PROVIDED MATERIAL
○ ○ ○ ○ ○ ○ ○
$ cat config.mk
export PLATFORM = sky130hd
export DESIGN_NAME = spi_flash_cmd_engine
export DESIGN_NICKNAME = d
export VERILOG_FILES = /design/src/rtl/spi_eng_pkg.sv /design/src/rtl/spi_eng_clkgen.sv /design/src/rtl/spi_eng_shifter.sv /design/src/rtl/spi_eng_seq.sv /design/src/rtl/spi_flash_cmd_engine.sv
export SDC_FILE = /design/constraint.sdc
export NUM_CORES = 1
export LEC_CHECK = 0
export BUFFER_PORTS_ARGS = -buffer_cell sky130_fd_sc_hd__buf_2
export CORE_UTILIZATION = 56
export DETAILED_ROUTE_END_ITERATION = 12
export GPL_TIMING_DRIVEN = 0
export PLACE_DENSITY_LB_ADDON = 0.08
export REMOVE_ABC_BUFFERS = 1
export SYNTH_ARGS = -nofsm -noshare
export SYNTH_HDL_FRONTEND = slang
export SYNTH_SLANG_ARGS = --single-unit
$ cat constraint.sdc
create_clock -name clk -period 2.5 [get_ports clk]
set_input_delay 0.375 -clock clk [delete_from_list [all_inputs] [get_ports clk]]
set_output_delay 0.375 -clock clk [all_outputs]
set_load 0.1 [all_outputs]
$ cat src/rtl/spi_eng_pkg.sv
package spi_eng_pkg;

  localparam int NUM_TX = 5;
  localparam int NUM_RX = 3;

  localparam logic [3:0] OFS_CTRL  = 4'd0;
  localparam logic [3:0] OFS_TX0   = 4'd1;
  localparam logic [3:0] OFS_RX0   = 4'd6;
  localparam logic [3:0] OFS_PDATA = 4'd9;

  typedef enum logic [2:0] {
    SQ_IDLE,
    SQ_CMD,
    SQ_RESP,
    SQ_POP,
    SQ_PDATA,
    SQ_PWAIT
  } sq_state_t;

  // write code -> number of bytes sent
  function automatic logic [2:0] wr_count(input logic [1:0] code);
    case (code)
      2'd0:    return 3'd1;
      2'd1:    return 3'd2;
      2'd2:    return 3'd4;
      default: return 3'd5;
    endcase
  endfunction

  function automatic logic is_cmd_mode(input logic [2:0] m);
    return (m == 3'd4) || (m == 3'd5);
  endfunction

  function automatic logic is_page_mode(input logic [2:0] m);
    return (m == 3'd2) || (m == 3'd3);
  endfunction

endpackage

$ cat src/rtl/spi_eng_clkgen.sv
module spi_eng_clkgen #(
  parameter int FAST_HALF = 3,
  parameter int SLOW_HALF = 6
) (
  input  logic clk,
  input  logic rst_n,
  input  logic run,
  input  logic fast,
  output logic tick
);
  localparam int MAXH = (FAST_HALF > SLOW_HALF) ? FAST_HALF : SLOW_HALF;
  localparam int CW   = $clog2(MAXH + 1);

  logic [CW-1:0] cnt_q;
  logic [CW-1:0] lim;

  assign lim  = fast ? CW'(FAST_HALF - 1) : CW'(SLOW_HALF - 1);
  assign tick = run && (cnt_q == lim);

  always_ff @(posedge clk or negedge rst_n) begin
    if (!rst_n)       cnt_q <= '0;
    else if (!run)    cnt_q <= '0;
    else if (tick)    cnt_q <= '0;
    else              cnt_q <= cnt_q + 1'b1;
  end

  assert_half_period_bound_R5: assert property (@(posedge clk) disable iff (!rst_n)
    run |-> (cnt_q <= lim));
  assert_restart_from_zero_R5: assert property (@(posedge clk) disable iff (!rst_n)
    $rose(run) |-> (cnt_q == '0));

endmodule

$ cat src/rtl/spi_eng_shifter.sv
module spi_eng_shifter (
  input  logic       clk,
  input  logic       rst_n,
  input  logic       start,
  input  logic [7:0] tx_byte,
  input  logic       tick,
  input  logic       miso,
  output logic       sck,
  output logic       mosi,
  output logic       active,
  output logic       done,
  output logic [7:0] rx_byte
);
  logic [7:0] sh_q, rx_q;
  logic [2:0] bit_q;
  logic       sck_q, act_q, done_q;

  always_ff @(posedge clk or negedge rst_n) begin
    if (!rst_n) begin
      sh_q <= '0; rx_q <= '0; bit_q <= '0;
      sck_q <= 1'b0; act_q <= 1'b0; done_q <= 1'b0;
    end else begin
      done_q <= 1'b0;
      if (start && !act_q) begin
        act_q <= 1'b1;
        sh_q  <= tx_byte;
        bit_q <= '0;
        sck_q <= 1'b0;
      end else if (act_q && tick) begin
        if (!sck_q) begin
          sck_q <= 1'b1;
          rx_q  <= {rx_q[6:0], miso};
        end else begin
          sck_q <= 1'b0;
          if (bit_q == 3'd7) begin
            act_q  <= 1'b0;
            done_q <= 1'b1;
          end else begin
            bit_q <= bit_q + 3'd1;
            sh_q  <= {sh_q[6:0], 1'b0};
          end
        end
      end
    end
  end

  assign sck     = sck_q;
  assign mosi    = act_q & sh_q[7];
  assign active  = act_q;
  assign done    = done_q;
  assign rx_byte = rx_q;

  assert_sck_rests_low_R6: assert property (@(posedge clk) disable iff (!rst_n)
    !act_q |-> !sck_q);
  assert_start_only_idle_R3: assert property (@(posedge clk) disable iff (!rst_n)
    start |-> !act_q);
  assert_done_single_R3: assert property (@(posedge clk) disable iff (!rst_n)
    done_q |=> !done_q);

endmodule

$ cat src/rtl/spi_eng_seq.sv
module spi_eng_seq
  import spi_eng_pkg::*;
#(
  parameter int PAGE_BYTES = 256
) (
  input  logic                clk,
  input  logic                rst_n,
  input  logic                ctrl_wr,
  input  logic                pdata_wr,
  input  logic [7:0]          wr_val,
  input  logic [NUM_TX*8-1:0] tx_flat,
  input  logic                sh_done,
  input  logic [7:0]          sh_rx,
  output logic                sh_start,
  output logic [7:0]          sh_byte,
  output logic                fast,
  output logic                busy,
  output logic                cs_n,
  output logic [6:0]          ctrl_bits,
  output logic                rx_we,
  output logic [1:0]          rx_idx,
  output logic [7:0]          rx_byte
);
  localparam int PCW = $clog2(PAGE_BYTES + 1);

  sq_state_t      st_q;
  logic [2:0]     idx_q, nwr_q, idx_n;
  logic [1:0]     nrd_q;
  logic [PCW-1:0] pg_cnt_q;
  logic [7:0]     pend_q;
  logic [6:0]     ctrl_q;
  logic           armed_q, fast_q, cs_n_q;

  // named internal events
  logic accept_ctrl, accept_pdata;
  logic [2:0] mode_in;

  assign mode_in      = wr_val[6:4];
  assign busy         = (st_q == SQ_CMD) || (st_q == SQ_RESP) ||
                        (st_q == SQ_POP) || (st_q == SQ_PDATA);
  assign accept_ctrl  = ctrl_wr && !busy;
  assign accept_pdata = pdata_wr && !busy && armed_q;
  assign idx_n        = idx_q + 3'd1;

  function automatic logic [7:0] tx_at(input logic [NUM_TX*8-1:0] f, input logic [2:0] k);
    logic [7:0] b;
    b = 8'h00;
    for (int i = 0; i < NUM_TX; i++)
      if (k == 3'(i)) b = f[i*8 +: 8];
    return b;
  endfunction

  always_ff @(posedge clk or negedge rst_n) begin
    if (!rst_n) begin
      st_q <= SQ_IDLE; idx_q <= '0; nwr_q <= '0; nrd_q <= '0;
      pg_cnt_q <= '0; pend_q <= '0; ctrl_q <= '0;
      armed_q <= 1'b0; fast_q <= 1'b0; cs_n_q <= 1'b1;
      sh_start <= 1'b0; sh_byte <= '0;
    end else begin
      sh_start <= 1'b0;
      if (accept_ctrl) begin
        ctrl_q <= wr_val[6:0];
        if (st_q == SQ_PWAIT) begin
          cs_n_q  <= 1'b1;
          armed_q <= 1'b0;
          st_q    <= SQ_IDLE;
        end else if (is_cmd_mode(mode_in)) begin
          fast_q   <= mode_in[0];
          nwr_q    <= wr_count(wr_val[1:0]);
          nrd_q    <= wr_val[3:2];
          idx_q    <= '0;
          cs_n_q   <= 1'b0;
          armed_q  <= 1'b0;
          st_q     <= SQ_CMD;
          sh_start <= 1'b1;
          sh_byte  <= tx_at(tx_flat, 3'd0);
        end else if (is_page_mode(mode_in)) begin
          armed_q <= 1'b1;
          fast_q  <= mode_in[0];
        end else begin
          armed_q <= 1'b0;
        end
      end else if (accept_pdata) begin
        sh_start <= 1'b1;
        if (st_q == SQ_IDLE) begin
          pend_q   <= wr_val;
          pg_cnt_q <= '0;
          cs_n_q   <= 1'b0;
          sh_byte  <= tx_at(tx_flat, 3'd0);
          st_q     <= SQ_POP;
        end else begin
          sh_byte <= wr_val;
          st_q    <= SQ_PDATA;
        end
      end else begin
        case (st_q)
          SQ_CMD: if (sh_done) begin
            if (idx_n == nwr_q) begin
              idx_q <= '0;
              if (nrd_q == 2'd0) begin
                cs_n_q <= 1'b1;
                st_q   <= SQ_IDLE;
              end else begin
                st_q     <= SQ_RESP;
                sh_start <= 1'b1;
                sh_byte  <= 8'h00;
              end
            end else begin
              idx_q    <= idx_n;
              sh_start <= 1'b1;
              sh_byte  <= tx_at(tx_flat, idx_n);
            end
          end
          SQ_RESP: if (sh_done) begin
            if (idx_n == {1'b0, nrd_q}) begin
              cs_n_q <= 1'b1;
              st_q   <= SQ_IDLE;
            end else begin
              idx_q    <= idx_n;
              sh_start <= 1'b1;
              sh_byte  <= 8'h00;
            end
          end
          SQ_POP: if (sh_done) begin
            sh_start <= 1'b1;
            sh_byte  <= pend_q;
            st_q     <= SQ_PDATA;
          end
          SQ_PDATA: if (sh_done) begin
            pg_cnt_q <= pg_cnt_q + 1'b1;
            if (pg_cnt_q + 1'b1 == PCW'(PAGE_BYTES)) begin
              cs_n_q  <= 1'b1;
              armed_q <= 1'b0;
              st_q    <= SQ_IDLE;
            end else begin
              st_q <= SQ_PWAIT;
            end
          end
          default: ;
        endcase
      end
    end
  end

  assign rx_we     = (st_q == SQ_RESP) && sh_done;
  assign rx_idx    = idx_q[1:0];
  assign rx_byte   = sh_rx;
  assign fast      = fast_q;
  assign cs_n      = cs_n_q;
  assign ctrl_bits = ctrl_q;

  assert_busy_after_start_R2: assert property (@(posedge clk) disable iff (!rst_n)
    (accept_ctrl && is_cmd_mode(mode_in) && (st_q != SQ_PWAIT)) |=> busy);
  assert_ignore_busy_write_R7: assert property (@(posedge clk) disable iff (!rst_n)
    (ctrl_wr && busy) |=> $stable(ctrl_q));
  assert_cs_during_busy_R6: assert property (@(posedge clk) disable iff (!rst_n)
    busy |-> !cs_n_q);
  assert_page_bound_R8: assert property (@(posedge clk) disable iff (!rst_n)
    pg_cnt_q <= PCW'(PAGE_BYTES));
  assert_rx_in_range_R4: assert property (@(posedge clk) disable iff (!rst_n)
    rx_we |-> (idx_q < {1'b0, nrd_q}));
  assert_close_session_R10: assert property (@(posedge clk) disable iff (!rst_n)
    (accept_ctrl && (st_q == SQ_PWAIT)) |=> (cs_n_q && !busy && !armed_q));

endmodule

$ cat src/rtl/spi_flash_cmd_engine.sv
module spi_flash_cmd_engine
  import spi_eng_pkg::*;
#(
  parameter int FAST_HALF  = 3,
  parameter int SLOW_HALF  = 6,
  parameter int PAGE_BYTES = 256
) (
  input  logic       clk,
  input  logic       rst_n,
  input  logic       wr_en,
  input  logic [3:0] wr_addr,
  input  logic [7:0] wr_data,
  input  logic [3:0] rd_addr,
  output logic [7:0] rd_data,
  output logic       spi_sck,
  output logic       spi_cs_n,
  output logic       spi_mosi,
  input  logic       spi_miso
);
  logic [7:0]          tx_q [NUM_TX];
  logic [7:0]          rx_q [NUM_RX];
  logic [NUM_TX*8-1:0] tx_flat;

  logic       busy, fast, tick, sh_active, sh_done, sh_start;
  logic [7:0] sh_byte, sh_rx, rx_byte;
  logic [6:0] ctrl_bits;
  logic       rx_we;
  logic [1:0] rx_idx;
  logic       ctrl_wr, pdata_wr;

  assign ctrl_wr  = wr_en && (wr_addr == OFS_CTRL);
  assign pdata_wr = wr_en && (wr_addr == OFS_PDATA);

  for (genvar i = 0; i < NUM_TX; i++) begin : g_tx
    always_ff @(posedge clk or negedge rst_n) begin
      if (!rst_n) tx_q[i] <= '0;
      else if (wr_en && !busy && (wr_addr == OFS_TX0 + 4'(i))) tx_q[i] <= wr_data;
    end
    assign tx_flat[i*8 +: 8] = tx_q[i];
  end

  for (genvar j = 0; j < NUM_RX; j++) begin : g_rx
    always_ff @(posedge clk or negedge rst_n) begin
      if (!rst_n) rx_q[j] <= '0;
      else if (rx_we && (rx_idx == 2'(j))) rx_q[j] <= rx_byte;
    end
  end

  always_comb begin
    rd_data = 8'h00;
    if (rd_addr == OFS_CTRL) rd_data = {busy, ctrl_bits};
    for (int i = 0; i < NUM_TX; i++)
      if (rd_addr == OFS_TX0 + 4'(i)) rd_data = tx_q[i];
    for (int j = 0; j < NUM_RX; j++)
      if (rd_addr == OFS_RX0 + 4'(j)) rd_data = rx_q[j];
  end

  spi_eng_seq #(.PAGE_BYTES(PAGE_BYTES)) u_seq (
    .clk(clk), .rst_n(rst_n), .ctrl_wr(ctrl_wr), .pdata_wr(pdata_wr),
    .wr_val(wr_data), .tx_flat(tx_flat), .sh_done(sh_done), .sh_rx(sh_rx),
    .sh_start(sh_start), .sh_byte(sh_byte), .fast(fast), .busy(busy),
    .cs_n(spi_cs_n), .ctrl_bits(ctrl_bits), .rx_we(rx_we), .rx_idx(rx_idx),
    .rx_byte(rx_byte)
  );

  spi_eng_clkgen #(.FAST_HALF(FAST_HALF), .SLOW_HALF(SLOW_HALF)) u_clk (
    .clk(clk), .rst_n(rst_n), .run(sh_active), .fast(fast), .tick(tick)
  );

  spi_eng_shifter u_sh (
    .clk(clk), .rst_n(rst_n), .start(sh_start), .tx_byte(sh_byte), .tick(tick),
    .miso(spi_miso), .sck(spi_sck), .mosi(spi_mosi), .active(sh_active),
    .done(sh_done), .rx_byte(sh_rx)
  );

  assert_sck_within_cs_R6: assert property (@(posedge clk) disable iff (!rst_n)
    spi_sck |-> !spi_cs_n);
  assert_speed_held_R5: assert property (@(posedge clk) disable iff (!rst_n)
    sh_active |-> $stable(fast));

endmodule

### Word-level counts from Yosys, hierarchy flattened

Cells that the tools add are included.

* reduce and logical (&&, ||, !) cells: 57
* bitwise operators: 5
* add/sub/neg operators: 4
* equal/unequal tests: 56
* multiplexer cells: 110

Operator list (count)
* $mux W8: 29
* $mux W3: 27
* $mux W1: 43
* $mux W9: 4
* $eq A4 B3 Y1 const B: 6
* $pmux W8 S3: 1
* $ne A4 B1 Y1 const B: 5
* $eq A3 B2 Y1 const B: 6
* $eq A3 B3 Y1 const B: 6
* $logic_and A1 B1 Y1: 18
* $reduce_and A3 Y1: 6
* $reduce_bool A2 Y1: 9
* $eq A4 B2 Y1 const B: 4
* $ne A4 B2 Y1 const B: 4
* $reduce_and A8 Y1: 2
* $pmux W3 S4: 1
* $reduce_and A10 Y1: 1
* $reduce_bool A5 Y1: 2
* $add A3 B1 Y3 const B: 3
* $add A9 B1 Y9 const B: 1
* $eq A9 B9 Y1 const B: 1
* $pmux W3 S3: 1
* $eq A4 B1 Y1 const B: 2
* $eq A4 B4 Y1 const B: 2
* other kinds (25): 48

* flip-flop bits (word level): 136
* logic and storage cells: 259
* output and inout bits: 11

### Logic depth before layout (Yosys ltp)

* depth in word-level cells: 13
* depth in mapped cells: 10

### Hierarchy

A second synthesis with hierarchy kept.

* cell total of the unflattened synthesis: 681
* area total of the unflattened synthesis: 7581.0 sq um

Modules (own cells, without submodules)
* spi_flash_cmd_engine: instances 1, area each 3303.2 sq um, cells each 261
* spi_eng_seq: instances 1, area each 3144.3 sq um, cells each 332
* spi_eng_shifter: instances 1, area each 944.7 sq um, cells each 71
* spi_eng_clkgen: instances 1, area each 188.9 sq um, cells each 17

### Worst setup path after synthesis

No wires, ideal clock.

* kind: input -> output
* start: input port rd_addr[0]
* end: output port rd_data[2]
* arrival: 3564 ps
* path buffers: 2
* stages on the path: 6
* setup slack: -1439 ps
* data required time: 2125 ps
* path through: buf_1 clkbuf_1 nand2_1 o221ai_1 o21ai_0 o21ai_0

* longest elaborated chain between the ends: 10

Ends and longest elaborated chain
* from (decl): line spi_flash_cmd_engine.sv:13 `input logic [3:0] rd_addr,`
* $logic_not A4 Y1: line spi_flash_cmd_engine.sv:51 `if (rd_addr == OFS_CTRL) rd_data = {busy, ctrl_bits};`
* $mux W8: line spi_flash_cmd_engine.sv:51
* $mux W8 (5 in series): line spi_flash_cmd_engine.sv:53 `if (rd_addr == OFS_TX0 + 4'(i)) rd_data = tx_q[i];`
* $mux W8 (2 in series): line spi_flash_cmd_engine.sv:55 `if (rd_addr == OFS_RX0 + 4'(j)) rd_data = rx_q[j];`
* $mux W8 (*): line spi_flash_cmd_engine.sv:55
* to (decl): line spi_flash_cmd_engine.sv:14 `output logic [7:0] rd_data,`

Every way passes the cells marked *; elsewhere a longest branch is shown, timed or not.

### Final worst setup path

* start: register u_seq.st_q[2]
* end: output port rd_data[7]

* longest elaborated chain between the ends: 13

Ends and longest elaborated chain
* from (decl): line spi_eng_seq.sv:26 `sq_state_t st_q;`
* from (signal assigned): line spi_eng_seq.sv:55 `st_q <= SQ_IDLE; idx_q <= '0; nwr_q <= '0; nrd_q <= '0;`
* from (signal assigned): line spi_eng_seq.sv:66 `st_q <= SQ_IDLE;`
* from (signal assigned): line spi_eng_seq.sv:74 `st_q <= SQ_CMD;`
* $eq A3 B1 Y1 / $eq A3 B2 Y1 (equally long branches): line spi_eng_seq.sv:39 `assign busy = (st_q == SQ_CMD) || (st_q == SQ_RESP) ||`
* $logic_or A1 B1 Y1 (2 in series): line spi_eng_seq.sv:39
* $logic_or A1 B1 Y1 (*): line spi_eng_seq.sv:40 `(st_q == SQ_POP) || (st_q == SQ_PDATA);`
* $mux W8 (*): line spi_flash_cmd_engine.sv:51
* $mux W8 (*) (5 in series): line spi_flash_cmd_engine.sv:53
* $mux W8 (*) (3 in series): line spi_flash_cmd_engine.sv:55

Marked as above.

==> flow_summary.toml <==
[run_status]
outcome = "complete, but fails checks"
violations = "setup timing"

[routing]
wire_per_inst_um = 21.7
wl_um = 19600
drt-pass1-iter-count = 5
antenna_left = 0
drt-initial-drc-count = 575
drc = 0
vias = 5817
vias_per_cell = 6.43

[setup_path]
r2r_cells = 8
cp_num_buf_inv = 1
cp_slowest_cell = "dfrtp_4"
critPathLaunchType = "register"
cp.required_ns = 2.12
cp-end-kind = "primary output"
crit_chain = "or3_4, and2_4, mux4_2, mux2i_2, o21ai_2, buf_12"
worstSetupPathDepth = 6
crit_family = "multiplexers"
cp.arrival_ns = 2.43
crit_type = "register to primary output"
max_stage_delay_ns = 0.49
cp_max_fo = 2

[placed_design]
dp_hpwl_um = 12300
post_dp_cell_area_um2 = 7650
io_buffers = 30
gp_congestion = 0.874
dpl.cell_count = 848

[floorplanning]
dieArea_um2 = 13700
die_h_um = 117
initial_core_util_pct = 58.1
num_rows = 41
chipWidth_um = 117
core-area_um2 = 12800
ios = 31

[layout]
final_cells = 904
final_nets = 753
area_growth_pct = 19.0
num_antenna_cells = 0
final_common_cell = "dfrtp_1"
design_area_um2 = 8820
final_cell_mix = "dfrtp_1, mux2_2, nand2_1, o21ai_0, a21oi_1"
drive_above_1_share_pct = 32.9

[timing]
setup_violations = 13
slew_headroom_pct = 26.5
period_minus_slack_ns = 2.80
worst_slack_ns = -0.303
max_freq_mhz = 357
clock_skew_ns = 0.00650
report.final.slew_viol_count = 0
final_hold_viol_count = 0
rsz0062_at_grt = "true"
worst_pin_slew_ns = 1.10
fin_setup_tns_ns = -1.28
finalCritPeriodShare_pct = 112

[logic_synthesis]
synth_compound_area_share_pct = 16.2
ys_seq_elements = 136
ys_warn_count = 0
ys_types = 66
synth-xor-area-share_pct = 1.38
synth_top_family_by_area = "multiplexers"
synth_cells = 686
synth_edf_count = 0
synth_area_um2 = 7420
ys.flop_type = "dfrtp_1"
synth_seq_area_share_pct = 45.9
async_reset_ff_share_pct = 100
synth-simple-area-share_pct = 12.6
synthesis.area_per_instance_um2 = 10.8
synthAdderAreaFrac_pct = 2.36
synthMuxAreaShare_pct = 18.4

[clock_network]
clk_pin_slew_worst_paths_ns = 0.06
root_buffer = "clkbuf_16"
cts_tree = "done"
cts_buffers = 17
clock_sinks = 136
cts_max_level = 4
clockBufferDepth = 2
clk_latency_ns = 0.43

[grt]
grt_pass1_vias = 5813
antenna_found_initial = 0
grt_pass1_wl_um = 31200
grt_max_degree = 81
grt_overflow_total = 0
grt_usage_pct = 31.3

[hold_path]
hold_path.class = "input pin to register"
hold_depth = 2

[power]
p_per_area_nw_per_um2 = 1070
leakage_nw = 3.96
ir_worst_vdd_mv = 0.964
finalPower_w = 0.00944

[flow_run]
maxCapViolations = 0
timing repair:
item                                    in CTS  in global routing
hold buffers                                 1                  0
hold endpoints to repair                    55                  0
gates cloned                                 1                  0
endpoints found under the setup margin      76                 38
pin swaps                                    7                  9
buffers inserted                            19                  4
resized for setup                           40                 36
synthesized netlist by cell type, types with 3 or more instances:
master | n | area share (%)
o221ai_1 | 8 | 0.94
nand2b_1 | 7 | 0.59
xor2_1 | 5 | 0.59
ha_1 | 14 | 2.4
nor2_1 | 31 | 1.6
nand2_1 | 69 | 3.5
nor2b_1 | 11 | 0.93
nor3_1 | 12 | 0.81
mux2_2 | 82 | 12
clkbuf_1 | 29 | 1.5
o211ai_1 | 4 | 0.40
buf_2 | 5 | 0.34
nand3_1 | 12 | 0.81
a221oi_1 | 10 | 1.2
dfrtp_1 | 135 | 46
mux4_2 | 9 | 2.7
a22o_1 | 5 | 0.59
a21oi_1 | 35 | 2.4
mux2i_1 | 12 | 1.6
and3_1 | 5 | 0.42
o21ai_0 | 54 | 3.6
or2_2 | 4 | 0.34
inv_1 | 17 | 0.86
xnor2_1 | 4 | 0.47
a32o_1 | 4 | 0.54
or3_1 | 6 | 0.51
o31ai_1 | 6 | 0.61
a32oi_1 | 6 | 0.71
nor4_4 | 3 | 0.86
a22oi_1 | 16 | 1.6
buf_1 | 6 | 0.30
a31oi_1 | 11 | 0.93
nand4_1 | 3 | 0.25
mux2_4 | 8 | 1.6
sequential cells by signal, indices dropped and copies added (netlist names):
register         cells
u_sh.done            1
u_seq.pg_cnt_q       9
rx_q                24
u_sh.sck             1
u_seq.st_q           3
u_seq.idx_q          3
u_seq.cs_n           1
u_seq.pend_q         8
u_clk.cnt_q          3
u_sh.sh_q            8
u_seq.sh_start       1
u_sh.rx_byte         8
u_seq.armed_q        1
u_sh.bit_q           3
u_seq.sh_byte        8
u_seq.fast           1
tx_flat             40
u_sh.active          1
u_seq.ctrl_bits      7
u_seq.nrd_q          2
u_seq.nwr_q          3
routing by layer:
layer	share of wire [%]	wire length [um]	global-route usage, %
met5	0	0	0
met4	2.1	414	12.6
met3	6.8	1330	8.39
met2	48	9380	49.1
met1	43	8490	41.4
path summary, 6_finish.rpt:
path / from / to / slack (ns)
hold reg to reg: u_seq.ctrl_bits[4]$_DFFE_PN0P_ / u_seq.ctrl_bits[4]$_DFFE_PN0P_ / 0.48
hold / removal: spi_miso / u_sh.rx_byte[0]$_DFFE_PN0P_ / 0.18
setup reg to reg: u_seq.st_q[2]$_DFFE_PN0P_ / u_seq.sh_byte[0]$_DFFE_PN0P_ / -0.09
min in group asynchronous: rst_n / u_seq.pg_cnt_q[3]$_DFFE_PN0P_ / 0.48
max in group asynchronous: rst_n / rx_q[21]$_DFFE_PN0P_ / 1.24
setup / recovery: u_seq.st_q[2]$_DFFE_PN0P_ / rd_data[7] / -0.30
layout make-up:
cell class                      instances  area, um2
Inverter                               17       63.8
Clock inverter                         12        221
Sequential cell                       136       3420
Timing Repair Buffer                   54        450
Tap cell                              172        215
Fill cell                             928       3950
Clock buffer                           20        457
Multi-Input combinational cell        493       4000
where the power goes:
group | total [W] | leakage [nW] | switching (W) | internal (W)
Clock | 0.00289 | 0.334 | 0.000967 | 0.00192
Combinational | 0.00330 | 1.84 | 0.00189 | 0.00142
Sequential | 0.00325 | 1.78 | 0.000497 | 0.00275
Total | 0.00944 | 3.96 | 0.00335 | 0.00609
○ ○ ○ ○ ○ ○ ○
WHAT NEEDS TO BE DONE
Transcribe, with no changes, the listing above from its first line through the line with "export LEC_CHECK = 0", including that line, and stop once it is done.

RESPONSE
$ cat config.mk
export PLATFORM = sky130hd
export DESIGN_NAME = spi_flash_cmd_engine
export DESIGN_NICKNAME = d
export VERILOG_FILES = /design/src/rtl/spi_eng_pkg.sv /design/src/rtl/spi_eng_clkgen.sv /design/src/rtl/spi_eng_shifter.sv /design/src/rtl/spi_eng_seq.sv /design/src/rtl/spi_flash_cmd_engine.sv
export SDC_FILE = /design/constraint.sdc
export NUM_CORES = 1
export LEC_CHECK = 0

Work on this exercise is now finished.